> **WHAT YOU ARE ASKED TO DO**: Copy out every line of the data that follows, exactly.

Data entries:
· · · · · · ·
$ cat config.mk
export PLATFORM = sky130hd
export DESIGN_NAME = shift_unit
export DESIGN_NICKNAME = d
export VERILOG_FILES = /design/src/rtl/shift_pkg.sv /design/src/rtl/shift_step.sv /design/src/rtl/shift_unit.sv
export SDC_FILE = /design/constraint.sdc
export NUM_CORES = 1
export LEC_CHECK = 0
export CORE_MARGIN = 10
export CORE_UTILIZATION = 45
export CTS_BUF_LIST = sky130_fd_sc_hd__clkbuf_4
export CTS_CLUSTER_DIAMETER = 150
export CTS_CLUSTER_SIZE = 8
export DETAILED_ROUTE_END_ITERATION = 6
export HOLD_SLACK_MARGIN = 0.08
export PLACE_DENSITY = 0.77
export SLEW_MARGIN = 5
export SYNTH_ARGS = -nofsm -noshare
export SYNTH_HDL_FRONTEND = slang
export SYNTH_SLANG_ARGS = --single-unit
export TNS_END_PERCENT = 20
$ cat constraint.sdc
create_clock -name Clk -period 5.26 [get_ports Clk]
set_input_delay 0.526 -clock Clk [delete_from_list [all_inputs] [get_ports Clk]]
set_output_delay 0.526 -clock Clk [all_outputs]
set_load 0.05 [all_outputs]
$ cat src/rtl/shift_pkg.sv
// Shared types for the iterative shift unit: operation modes and FSM states.
package shift_pkg;

    typedef enum logic [1:0] {
        SHIFT_SLL  = 2'b00,
        SHIFT_SRL  = 2'b01,
        SHIFT_SRA  = 2'b10,
        SHIFT_ROTR = 2'b11
    } shift_mode_e;

    typedef enum logic [1:0] {
        ST_IDLE  = 2'b00,
        ST_SHIFT = 2'b01,
        ST_DONE  = 2'b10
    } shift_state_e;

endpackage

$ cat src/rtl/shift_step.sv
// Combinational single-step shifter: moves data by k (0..STEP) places and flags any 1 bit lost.
// Rotate right is built only when SHIFT_ROTATE_EN is defined; otherwise mode 11 behaves as SLL.
module shift_step
    import shift_pkg::*;
#(
    parameter int WIDTH = 32,
    parameter int STEP  = 4,
    parameter int KW    = $clog2(STEP + 1)
) (
    input  logic [WIDTH-1:0] data,
    input  logic [KW-1:0]    k,
    input  logic [1:0]       mode,
    input  logic             fill,
    output logic [WIDTH-1:0] shifted,
    output logic             lost
);

    localparam logic [WIDTH-1:0] ONES = {WIDTH{1'b1}};

    logic sra_fill;

    assign sra_fill = fill & (shift_mode_e'(mode) == SHIFT_SRA);

    always_comb begin
        shifted = data << k;
        lost    = |(data & ~(ONES >> k));
        case (shift_mode_e'(mode))
            SHIFT_SRL, SHIFT_SRA: begin
                // Right shifts: vacated top bits take the captured sign (SRA) or zero.
                shifted = (data >> k) | (sra_fill ? ~(ONES >> k) : '0);
                lost    = |(data & ~(ONES << k));
            end
`ifdef SHIFT_ROTATE_EN
            SHIFT_ROTR: begin
                shifted = (data >> k) | (data << (WIDTH - int'(k)));
                lost    = 1'b0;
            end
`else
            SHIFT_ROTR: ;
`endif
            default: ;
        endcase
    end

endmodule
File: config.mk
export PLATFORM = sky130hd
export DESIGN_NAME = pipe_stage_elastic
export DESIGN_NICKNAME = d
export VERILOG_FILES = /design/src/rtl/pipe_stage_elastic.sv
export SDC_FILE = /design/constraint.sdc
export NUM_CORES = 1
export LEC_CHECK = 0
export ABC_AREA = 1
export BUFFER_PORTS_ARGS = -buffer_cell sky130_fd_sc_hd__buf_4
export CAP_MARGIN = 20
export CORE_ASPECT_RATIO = 1.4
export CORE_MARGIN = 4
export CORE_UTILIZATION = 34
export CTS_CLUSTER_DIAMETER = 120
export DETAILED_ROUTE_END_ITERATION = 7
export SLEW_MARGIN = 20
export SYNTH_ARGS = -nofsm -noshare
export SYNTH_HDL_FRONTEND = slang
export SYNTH_SLANG_ARGS = --single-unit
File: constraint.sdc
create_clock -name clk_i -period 1.65 [get_ports clk_i]
set_clock_uncertainty 0.2 [all_clocks]
set_input_delay 0.33 -clock clk_i [delete_from_list [all_inputs] [get_ports clk_i]]
set_output_delay 0.33 -clock clk_i [all_outputs]
set_load 0.02 [all_outputs]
· · · · · · ·
> **THE ANSWER**:
$ cat config.mk
export PLATFORM = sky130hd
export DESIGN_NAME = shift_unit
export DESIGN_NICKNAME = d
export VERILOG_FILES = /design/src/rtl/shift_pkg.sv /design/src/rtl/shift_step.sv /design/src/rtl/shift_unit.sv
export SDC_FILE = /design/constraint.sdc
export NUM_CORES = 1
export LEC_CHECK = 0
export CORE_MARGIN = 10
export CORE_UTILIZATION = 45
export CTS_BUF_LIST = sky130_fd_sc_hd__clkbuf_4
export CTS_CLUSTER_DIAMETER = 150
export CTS_CLUSTER_SIZE = 8
export DETAILED_ROUTE_END_ITERATION = 6
export HOLD_SLACK_MARGIN = 0.08
export PLACE_DENSITY = 0.77
export SLEW_MARGIN = 5
export SYNTH_ARGS = -nofsm -noshare
export SYNTH_HDL_FRONTEND = slang
export SYNTH_SLANG_ARGS = --single-unit
export TNS_END_PERCENT = 20
$ cat constraint.sdc
create_clock -name Clk -period 5.26 [get_ports Clk]
set_input_delay 0.526 -clock Clk [delete_from_list [all_inputs] [get_ports Clk]]
set_output_delay 0.526 -clock Clk [all_outputs]
set_load 0.05 [all_outputs]
$ cat src/rtl/shift_pkg.sv
// Shared types for the iterative shift unit: operation modes and FSM states.
package shift_pkg;

    typedef enum logic [1:0] {
        SHIFT_SLL  = 2'b00,
        SHIFT_SRL  = 2'b01,
        SHIFT_SRA  = 2'b10,
        SHIFT_ROTR = 2'b11
    } shift_mode_e;

    typedef enum logic [1:0] {
        ST_IDLE  = 2'b00,
        ST_SHIFT = 2'b01,
        ST_DONE  = 2'b10
    } shift_state_e;

endpackage

$ cat src/rtl/shift_step.sv
// Combinational single-step shifter: moves data by k (0..STEP) places and flags any 1 bit lost.
// Rotate right is built only when SHIFT_ROTATE_EN is defined; otherwise mode 11 behaves as SLL.
module shift_step
    import shift_pkg::*;
#(
    parameter int WIDTH = 32,
    parameter int STEP  = 4,
    parameter int KW    = $clog2(STEP + 1)
) (
    input  logic [WIDTH-1:0] data,
    input  logic [KW-1:0]    k,
    input  logic [1:0]       mode,
    input  logic             fill,
    output logic [WIDTH-1:0] shifted,
    output logic             lost
);

    localparam logic [WIDTH-1:0] ONES = {WIDTH{1'b1}};

    logic sra_fill;

    assign sra_fill = fill & (shift_mode_e'(mode) == SHIFT_SRA);

    always_comb begin
        shifted = data << k;
        lost    = |(data & ~(ONES >> k));
        case (shift_mode_e'(mode))
            SHIFT_SRL, SHIFT_SRA: begin
                // Right shifts: vacated top bits take the captured sign (SRA) or zero.
                shifted = (data >> k) | (sra_fill ? ~(ONES >> k) : '0);
                lost    = |(data & ~(ONES << k));
            end
`ifdef SHIFT_ROTATE_EN
            SHIFT_ROTR: begin
                shifted = (data >> k) | (data << (WIDTH - int'(k)));
                lost    = 1'b0;
            end
`else
            SHIFT_ROTR: ;
`endif
            default: ;
        endcase
    end

endmodule
File: config.mk
export PLATFORM = sky130hd
export DESIGN_NAME = pipe_stage_elastic
export DESIGN_NICKNAME = d
export VERILOG_FILES = /design/src/rtl/pipe_stage_elastic.sv
export SDC_FILE = /design/constraint.sdc
export NUM_CORES = 1
export LEC_CHECK = 0
export ABC_AREA = 1
export BUFFER_PORTS_ARGS = -buffer_cell sky130_fd_sc_hd__buf_4
export CAP_MARGIN = 20
export CORE_ASPECT_RATIO = 1.4
export CORE_MARGIN = 4
export CORE_UTILIZATION = 34
export CTS_CLUSTER_DIAMETER = 120
export DETAILED_ROUTE_END_ITERATION = 7
export SLEW_MARGIN = 20
export SYNTH_ARGS = -nofsm -noshare
export SYNTH_HDL_FRONTEND = slang
export SYNTH_SLANG_ARGS = --single-unit
File: constraint.sdc
create_clock -name clk_i -period 1.65 [get_ports clk_i]
set_clock_uncertainty 0.2 [all_clocks]
set_input_delay 0.33 -clock clk_i [delete_from_list [all_inputs] [get_ports clk_i]]
set_output_delay 0.33 -clock clk_i [all_outputs]
set_load 0.02 [all_outputs]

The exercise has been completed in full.